Strong ocean currents flowing past bluff offshore structures such as semisubmersibles and tension-leg platforms (TLP) can instigate large amplitude vortex-induced motion (VIM). This can lead to significant fatigue loads on the mooring system and its attachments. Simulating this problem numerically is of particular interest to the offshore industry in order to determine design loads and to avoid or suppress motion and vibration of the structure. But despite this being a classical flow problem, it remains a major numerical challenge, particularly at high Reynolds numbers where most offshore platforms operate. The difficulty arises from the strong nonlinear nature of the governing Navier-Stokes equations and the unsteady turbulent nature of the physical flow itself.

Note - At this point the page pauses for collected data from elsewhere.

File: config.mk
export PLATFORM = sky130hd
export DESIGN_NAME = attobus_arbiter_flat
export DESIGN_NICKNAME = d
export VERILOG_FILES = /design/src/rtl/attobus_if.sv /design/src/rtl/attobus_arbiter.sv /design/src/flat_wrapper.sv
export SDC_FILE = /design/constraint.sdc
export NUM_CORES = 1
export LEC_CHECK = 0
export CAP_MARGIN = 20
export CORE_UTILIZATION = 25
export CTS_CLUSTER_DIAMETER = 120
export DETAILED_ROUTE_END_ITERATION = 6
export SLEW_MARGIN = 0
export SYNTH_ARGS = -nofsm -noshare
export SYNTH_HDL_FRONTEND = slang
export SYNTH_SLANG_ARGS = --single-unit
File: constraint.sdc
create_clock -name clock -period 1.8 [get_ports clock]
set_input_delay 0.36 -clock clock [delete_from_list [all_inputs] [get_ports clock]]
set_output_delay 0.36 -clock clock [all_outputs]
set_load 0.005 [all_outputs]
File: src/rtl/attobus_if.sv
// Bundle of requester, memory and status signals for the two-requester attobus arbiter.
// The arbiter connects to it through the slave modport; the master modport is the environment's view.
interface attobus_if #(
    parameter int ADDR_W = 16,
    parameter int DATA_W = 8
);
    logic              req0;
    logic              req1;
    logic              we0;
    logic              we1;
    logic [ADDR_W-1:0] addr0;
    logic [ADDR_W-1:0] addr1;
    logic [DATA_W-1:0] wdata0;
    logic [DATA_W-1:0] wdata1;
    logic              lock0;
    logic              lock1;
    logic              gnt0;
    logic              gnt1;
    logic              ack0;
    logic              ack1;
    logic [DATA_W-1:0] rdata;
    logic              mem_en;
    logic              mem_we;
    logic [ADDR_W-1:0] mem_addr;
    logic [DATA_W-1:0] mem_wdata;
    logic [DATA_W-1:0] mem_rdata;
    logic              busy;

    modport slave (
        input  req0, req1, we0, we1, addr0, addr1, wdata0, wdata1, lock0, lock1, mem_rdata,
        output gnt0, gnt1, ack0, ack1, rdata, mem_en, mem_we, mem_addr, mem_wdata, busy
    );

    modport master (
        output req0, req1, we0, we1, addr0, addr1, wdata0, wdata1, lock0, lock1, mem_rdata,
        input  gnt0, gnt1, ack0, ack1, rdata, mem_en, mem_we, mem_addr, mem_wdata, busy
    );
endinterface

This study was therefore conducted to identify best practices for using Computational Fluid Dynamics (CFD) to estimate the loads imposed by uniform currents past a stationary bluff body (representing a semisubmersible column). Several Reynolds numbers were chosen to cover the subcritical, transcritical, and supercritical flow regimes. Two Reynolds-Averaged Navier-Stokes (RANS) software packages were used, the open source code OpenFOAM and the commercial code STAR-CCM+.
Verification of the numerical model and validation of results against published experimental test data is presented and the implications discussed. The paper provides several key elements that should be considered when modeling a uniform current past bluff body at high Reynolds number.